Doccia fredda ieri per chi auspicava un rapido iter le la delega fiscale. Il Senato ha infatti rispedito in Commissione Finanze l’esame della delega fiscale che invece avrebbe dovuto essere votata in aula. Uno stop che ha indispettito il governo poiché rappresenta un passaggio chiave degli ultimi mesi di lavoro dell’esecutivo tecnico guidato da Mario Monti. la riforma contiene diversi punti cardine: dalla riforma del catasto per aggiornare i valori degli immobili a quelli reali, alla possibilità di scaricare gli scontrini nella dichiarazione dei redditi introducendo il cosiddetto contrasto di interessi volto a contrastare l’evasione fiscale, ma anche le revisione delle agevolazioni fiscali, la semplificazione per le imprese e l’accorpamento delle agenzie fiscali.

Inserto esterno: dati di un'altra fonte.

$ cat src/rtl/codec_ctl_pkg.sv
package codec_ctl_pkg;

  typedef enum logic [2:0] {
    ST_IDLE,
    ST_SETUP,
    ST_LOW,
    ST_HIGH,
    ST_HOLD,
    ST_HALT
  } seq_state_t;

  // Round a nanosecond minimum up to clock cycles, never below one cycle.
  function automatic int ns_to_cyc(input int ns, input int period_ns);
    int c;
    c = (ns + period_ns - 1) / period_ns;
    return (c < 1) ? 1 : c;
  endfunction

  function automatic int imax(input int a, input int b);
    return (a > b) ? a : b;
  endfunction

endpackage

$ cat src/rtl/codec_ctl_timer.sv
module codec_ctl_timer #(
  parameter int CW = 4
) (
  input  logic          clk,
  input  logic          rst_n,
  input  logic          load_i,
  input  logic [CW-1:0] load_val_i,
  output logic          zero_o
);

  logic [CW-1:0] cnt_q, cnt_d;

  always_comb begin
    cnt_d = cnt_q;
    if (load_i)             cnt_d = load_val_i;
    else if (cnt_q != '0)   cnt_d = cnt_q - 1'b1;
  end

  always_ff @(posedge clk or negedge rst_n) begin
    if (!rst_n) cnt_q <= '0;
    else        cnt_q <= cnt_d;
  end

  assign zero_o = (cnt_q == '0);

  // Interval counter steps down by one per cycle unless reloaded
  p_count_down_r5: assert property (@(posedge clk) disable iff (!rst_n)
    (!load_i && cnt_q != '0) |=> (cnt_q == $past(cnt_q) - 1'b1));

endmodule

$ cat src/rtl/codec_ctl_frame.sv
module codec_ctl_frame #(
  parameter int DEV_ADDR = 5,
  parameter int KIND_W   = 2
) (
  input  logic              clk,
  input  logic              rst_n,
  input  logic              accept_i,
  input  logic [KIND_W-1:0] kind_i,
  input  logic              ext_i,
  input  logic [7:0]        byte_a_i,
  input  logic [7:0]        byte_b_i,
  input  logic [1:0]        sel_i,
  output logic [7:0]        byte_o,
  output logic              last_o
);

  localparam int DEV_W = 8 - KIND_W;

  logic [KIND_W-1:0] kind_q;
  logic              ext_q;
  logic [7:0]        a_q, b_q;
  logic [7:0]        addr_byte;

  always_ff @(posedge clk or negedge rst_n) begin
    if (!rst_n) begin
      kind_q <= '0;
      ext_q  <= 1'b0;
      a_q    <= '0;
      b_q    <= '0;
    end else if (accept_i) begin
      kind_q <= kind_i;
      ext_q  <= ext_i;
      a_q    <= byte_a_i;
      b_q    <= byte_b_i;
    end
  end

  assign addr_byte = {DEV_W'(DEV_ADDR), kind_q};

  always_comb begin
    case (sel_i)
      2'd0:    byte_o = addr_byte;
      2'd1:    byte_o = a_q;
      default: byte_o = b_q;
    endcase
  end

  assign last_o = ext_q ? (sel_i == 2'd2) : (sel_i == 2'd1);

  // Captured request only moves on an accepted start
  p_req_hold_r10: assert property (@(posedge clk) disable iff (!rst_n)
    !accept_i |=> ($stable(kind_q) && $stable(ext_q) && $stable(a_q) && $stable(b_q)));

endmodule

$ cat src/rtl/codec_ctl_seq.sv
module codec_ctl_seq
  import codec_ctl_pkg::*;
#(
  parameter int CW     = 4,
  parameter int SU_C   = 1,
  parameter int LO_C   = 1,
  parameter int HI_C   = 1,
  parameter int MH_C   = 1,
  parameter int HALT_C = 1
) (
  input  logic          clk,
  input  logic          rst_n,
  input  logic          start_i,
  input  logic [7:0]    cur_byte_i,
  input  logic          last_byte_i,
  input  logic          tmr_zero_i,
  output logic          tmr_load_o,
  output logic [CW-1:0] tmr_val_o,
  output logic [1:0]    sel_o,
  output logic          accept_o,
  output logic          busy_o,
  output logic          done_o,
  output logic          cb_mode_o,
  output logic          cb_clk_o,
  output logic          cb_data_o
);

  seq_state_t    state_q, state_d;
  logic [2:0]    bit_q, bit_d;
  logic [1:0]    sel_q, sel_d;
  logic          clk_q, clk_d;
  logic          mode_q, mode_d;
  logic          data_q, data_d;
  logic          done_q, done_d;
  logic          load;
  logic [CW-1:0] load_val;

  assign accept_o = (state_q == ST_IDLE) && start_i;

  always_comb begin
    state_d  = state_q;
    bit_d    = bit_q;
    sel_d    = sel_q;
    clk_d    = clk_q;
    mode_d   = mode_q;
    data_d   = data_q;
    done_d   = 1'b0;
    load     = 1'b0;
    load_val = '0;
    case (state_q)
      ST_IDLE: begin
        if (start_i) begin
          state_d  = ST_SETUP;
          sel_d    = 2'd0;
          bit_d    = 3'd0;
          mode_d   = 1'b0;
          load     = 1'b1;
          load_val = CW'(SU_C - 1);
        end
      end
      ST_SETUP: begin
        data_d = cur_byte_i[0];
        if (tmr_zero_i) begin
          state_d  = ST_LOW;
          clk_d    = 1'b0;
          load     = 1'b1;
          load_val = CW'(LO_C - 1);
        end
      end
      ST_LOW: begin
        if (tmr_zero_i) begin
          state_d  = ST_HIGH;
          clk_d    = 1'b1;
          load     = 1'b1;
          load_val = CW'(HI_C - 1);
        end
      end
      ST_HIGH: begin
        if (tmr_zero_i) begin
          load = 1'b1;
          if (bit_q == 3'd7) begin
            state_d  = ST_HOLD;
            load_val = CW'(MH_C - 1);
          end else begin
            state_d  = ST_LOW;
            bit_d    = bit_q + 3'd1;
            data_d   = cur_byte_i[bit_q + 3'd1];
            clk_d    = 1'b0;
            load_val = CW'(LO_C - 1);
          end
        end
      end
      ST_HOLD: begin
        if (tmr_zero_i) begin
          state_d  = ST_HALT;
          load     = 1'b1;
          load_val = CW'(HALT_C - 1);
        end
      end
      ST_HALT: begin
        if (tmr_zero_i) begin
          if (last_byte_i) begin
            state_d = ST_IDLE;
            done_d  = 1'b1;
          end else begin
            state_d  = ST_SETUP;
            sel_d    = sel_q + 2'd1;
            bit_d    = 3'd0;
            mode_d   = 1'b1;
            load     = 1'b1;
            load_val = CW'(SU_C - 1);
          end
        end
      end
      default: state_d = ST_IDLE;
    endcase
  end

  always_ff @(posedge clk or negedge rst_n) begin
    if (!rst_n) begin
      state_q <= ST_IDLE;
      bit_q   <= '0;
      sel_q   <= '0;
      clk_q   <= 1'b1;
      mode_q  <= 1'b1;
      data_q  <= 1'b0;
      done_q  <= 1'b0;
    end else begin
      state_q <= state_d;
      bit_q   <= bit_d;
      sel_q   <= sel_d;
      clk_q   <= clk_d;
      mode_q  <= mode_d;
      data_q  <= data_d;
      done_q  <= done_d;
    end
  end

  assign tmr_load_o = load;
  assign tmr_val_o  = load_val;
  assign sel_o      = sel_q;
  assign busy_o     = (state_q != ST_IDLE);
  assign done_o     = done_q;
  assign cb_mode_o  = mode_q;
  assign cb_clk_o   = clk_q;
  assign cb_data_o  = data_q;

  // Idle lines rest high
  p_idle_lines_r1: assert property (@(posedge clk) disable iff (!rst_n)
    !busy_o |-> (cb_clk_o && cb_mode_o));

  // Data never moves across a low clock period
  p_data_edge_r3: assert property (@(posedge clk) disable iff (!rst_n)
    (cb_data_o != $past(cb_data_o)) |-> (cb_clk_o || $past(cb_clk_o)));

  // Mode only changes while the clock stays high
  p_mode_clk_high_r7: assert property (@(posedge clk) disable iff (!rst_n)
    (cb_mode_o != $past(cb_mode_o)) |-> (cb_clk_o && $past(cb_clk_o)));

  // Completion is a single-cycle pulse outside busy
  p_done_pulse_r9: assert property (@(posedge clk) disable iff (!rst_n)
    done_o |=> !done_o);
  p_done_idle_r9: assert property (@(posedge clk) disable iff (!rst_n)
    done_o |-> !busy_o);

endmodule

$ cat src/rtl/codec_ctl_master.sv
module codec_ctl_master
  import codec_ctl_pkg::*;
#(
  parameter int CLK_PERIOD_NS  = 10,
  parameter int T_CLK_HIGH_NS  = 250,
  parameter int T_CLK_LOW_NS   = 250,
  parameter int T_DSETUP_NS    = 190,
  parameter int T_DHOLD_NS     = 30,
  parameter int T_MSETUP_NS    = 190,
  parameter int T_MHOLD_NS     = 190,
  parameter int T_HALT_NS      = 190,
  parameter int DEV_ADDR       = 5
) (
  input  logic       clk,
  input  logic       rst_n,
  input  logic       start_i,
  input  logic [1:0] kind_i,
  input  logic       ext_i,
  input  logic [7:0] byte_a_i,
  input  logic [7:0] byte_b_i,
  output logic       busy_o,
  output logic       done_o,
  output logic       cb_mode_o,
  output logic       cb_clk_o,
  output logic       cb_data_o
);

  localparam int HI_C   = imax(ns_to_cyc(T_CLK_HIGH_NS, CLK_PERIOD_NS),
                               ns_to_cyc(T_DHOLD_NS, CLK_PERIOD_NS));
  localparam int LO_C   = imax(ns_to_cyc(T_CLK_LOW_NS, CLK_PERIOD_NS),
                               ns_to_cyc(T_DSETUP_NS, CLK_PERIOD_NS));
  localparam int SU_C   = imax(ns_to_cyc(T_MSETUP_NS, CLK_PERIOD_NS),
                               ns_to_cyc(T_DSETUP_NS, CLK_PERIOD_NS));
  localparam int MH_C   = ns_to_cyc(T_MHOLD_NS, CLK_PERIOD_NS);
  localparam int HALT_C = ns_to_cyc(T_HALT_NS, CLK_PERIOD_NS);
  localparam int MAX_C  = imax(imax(HI_C, LO_C), imax(SU_C, imax(MH_C, HALT_C)));
  localparam int CW     = imax($clog2(MAX_C + 1), 1);

  logic          accept;
  logic [1:0]    sel;
  logic [7:0]    cur_byte;
  logic          last_byte;
  logic          tmr_load;
  logic [CW-1:0] tmr_val;
  logic          tmr_zero;

  codec_ctl_frame #(
    .DEV_ADDR (DEV_ADDR),
    .KIND_W   (2)
  ) u_frame (
    .clk      (clk),
    .rst_n    (rst_n),
    .accept_i (accept),
    .kind_i   (kind_i),
    .ext_i    (ext_i),
    .byte_a_i (byte_a_i),
    .byte_b_i (byte_b_i),
    .sel_i    (sel),
    .byte_o   (cur_byte),
    .last_o   (last_byte)
  );

  codec_ctl_timer #(
    .CW (CW)
  ) u_timer (
    .clk        (clk),
    .rst_n      (rst_n),
    .load_i     (tmr_load),
    .load_val_i (tmr_val),
    .zero_o     (tmr_zero)
  );

  codec_ctl_seq #(
    .CW     (CW),
    .SU_C   (SU_C),
    .LO_C   (LO_C),
    .HI_C   (HI_C),
    .MH_C   (MH_C),
    .HALT_C (HALT_C)
  ) u_seq (
    .clk         (clk),
    .rst_n       (rst_n),
    .start_i     (start_i),
    .cur_byte_i  (cur_byte),
    .last_byte_i (last_byte),
    .tmr_zero_i  (tmr_zero),
    .tmr_load_o  (tmr_load),
    .tmr_val_o   (tmr_val),
    .sel_o       (sel),
    .accept_o    (accept),
    .busy_o      (busy_o),
    .done_o      (done_o),
    .cb_mode_o   (cb_mode_o),
    .cb_clk_o    (cb_clk_o),
    .cb_data_o   (cb_data_o)
  );

endmodule

$ cat config.mk
export PLATFORM = sky130hd
export DESIGN_NAME = codec_ctl_master
export DESIGN_NICKNAME = d
export VERILOG_FILES = /design/src/rtl/codec_ctl_pkg.sv /design/src/rtl/codec_ctl_timer.sv /design/src/rtl/codec_ctl_frame.sv /design/src/rtl/codec_ctl_seq.sv /design/src/rtl/codec_ctl_master.sv
export SDC_FILE = /design/constraint.sdc
export NUM_CORES = 1
export LEC_CHECK = 0
export ABC_AREA = 0
export BUFFER_PORTS_ARGS = -buffer_cell sky130_fd_sc_hd__buf_2
export CAP_MARGIN = 20
export CORE_MARGIN = 2
export CORE_UTILIZATION = 50
export DETAILED_ROUTE_END_ITERATION = 10
export PLACE_DENSITY = 0.82
export SYNTH_ARGS = -nofsm -noshare
export SYNTH_HDL_FRONTEND = slang
export SYNTH_SLANG_ARGS = --single-unit
$ cat constraint.sdc
create_clock -name clk -period 2.3 [get_ports clk]
set_clock_uncertainty 0.05 [all_clocks]
set_input_delay 0.345 -clock clk [delete_from_list [all_inputs] [get_ports clk]]
set_output_delay 0.345 -clock clk [all_outputs]
set_load 0.02 [all_outputs]
==> reports/summary.txt <==
Worst vdd ir: 670 µV
Synthesized area: 1880 µm²
DRC viols: 0
WL final: 3620 µm
Drt pass-1 iters: 4
Vias post-DR: 1,397
Post-synth EDFFs: 0
Crit-path cells: inv_1, ha_1, mux2i_1, nand2b_1, a31oi_1, a211oi_1, a211o_1
DP HPWL: 2580 µm
Worst Setup SP: u_seq.sel_o[1]
Post-synthesis simple-gate area fraction: 0.145
CP Capture Type: flop
Synthesis-to-layout area growth: 16.9%
Main combinational cell family by area after synthesis: compound AO/OA/AOI/OAI gates
Most frequent cells in the layout: 34 x dfrtp_1, 26 x buf_2, 21 x mux2_2, 12 x nor2_1
Fmax: 479 MHz
Compound-Gate Fraction of Synth Area: 0.148
Initial antenna violation count: 0
Crit Path Category: flop to flop
Hold Violations, Final: 0
Number of CTS-inserted buffers: 5
WP depth: 7
RSZ-0062 raised after global routing: false
RR Startpoint: u_seq.sel_o[1]
Nets: 228
Pleak: 0.993 nW
Final Critical Period: 2.09 ns
Worst-path fanout max: 10
Endpoints failing setup: 0
Routed met1 length: 1640 µm
FP Rows: 22
Pre-CTS WS: 0.235 ns
Fraction of layout cells with a size suffix above 1: 0.340
Die Ht: 65.4 µm
Hold crit path type: input port to async pin
CTS tree: built
First-pass GRT wire length: 6380 µm
Multiplexer share of the synthesized area: 0.136
Final slew viol count: 0
Slowest stage delay, CP: 0.40 ns
Die footprint: 4270 µm²
TNS Setup: 0 ns
Post-synthesis adder-cell area fraction: 0.0465
Reg2Reg Setup Slack: 0.21 ns
Cells resized by post-CTS repair: 0
Initial DRC Count: 74
Synthesis warning total: 0
CTS sink count: 36
Initial core utilization: 0.518
FF+latch count, synth: 36
Top Metal Used: met4
Post-route ant nets: 0
Setup repair bufs after CTS: 0
Root Driver: clkbuf_8
CP required: 2.43 ns
CP Launch Type: flop
Slew @ Worst Pin: 0.777 ns
Fillers: 311
Core area: 3630 µm²
Grt ovf: 0
FF-to-FF End: u_timer.cnt_q[4]
Largest net degree at the start of global routing: 37
Routability cong.: 0.829
Max_slew headroom: 0.482
Top delay family on crit path: compound AO/OA/AOI/OAI gates
Tot Pwr: 2.61 mW
WP data arrival: 2.21 ns
Pwr Density: 1180 nW/µm²
R2R depth: 7
H-tree depth: 2
CTS Buffer Depth: 2
Post-Syn Area per Cell: 11.1 µm²
Io pins: 27
Primary FF master, synth: dfrtp_1
Post-CTS Hold Buffers: 0
Mapped Cells: 169
Seq/Total Area, Yosys: 0.480
Clock-pin slew on the worst setup and hold paths: 0.07 ns
Vias/cell: 5.63
Most common cell after layout, fill and taps aside: dfrtp_1
Post-Syn Nets: 198
Outcome: finished clean
Fin crit share: 0.908
Metal2 WL: 1780 µm
Vias in the first global route: 1,421
Xor and xnor fraction of the mapped netlist area: 0.00930
WL/cell: 14.6 µm
Slowest stage cell, crit path: dfrtp_1
CP bufs+invs: 1
Max-cap violations: 0
Clock latency at the later pin of the worst-skew pair: 0.29 ns
Footprint of the multi-input gates: 912 µm²
Worst setup path end: u_timer.cnt_q[4]
Metal3 WL: 172 µm
Final cell count without fillers: 248
Storage cell area: 903 µm²
Share of flip-flops with an asynchronous set or reset: 1.00
Placed Cells: 240
Cell variety after synth: 45
PnR worst setup slack: 0.212 ns
Total Routing Usage GR: 0.193
Buffers on Ports: 26
Antenna Cells: 0
Die Wd: 65.4 µm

Dura reazione di Confindustria: riforma fiscale necessaria per Paese e imprese
Dura la reazione soprattutto da parte di Confindustria. “Lo stop deciso dal Senato rischia di paralizzare un’importante riforma che il Paese e le imprese attendono da molti anni”, ha commentato il presidente di Confindustria Giorgio Squinzi.  “Il disegno di legge delega sulla riforma fiscale – ha aggiunto Squinzi – è una delle riforme chiave, necessarie per un più equo e trasparente rapporto tra fisco e imprese e per rendere l’Italia un paese più attraente per gli investitori esteri. I principi della delega, improntati a semplificazione, trasparenza e civiltà giuridica, sono i capisaldi di un cambiamento che il mondo delle imprese aspetta da anni e che sembrava finalmente vicino alla realizzazione”. Squinzi ritiene pertanto urgente che questi principi vengano approvati definitivamente e poi attuati nei decreti delegati entro il termine della legislatura.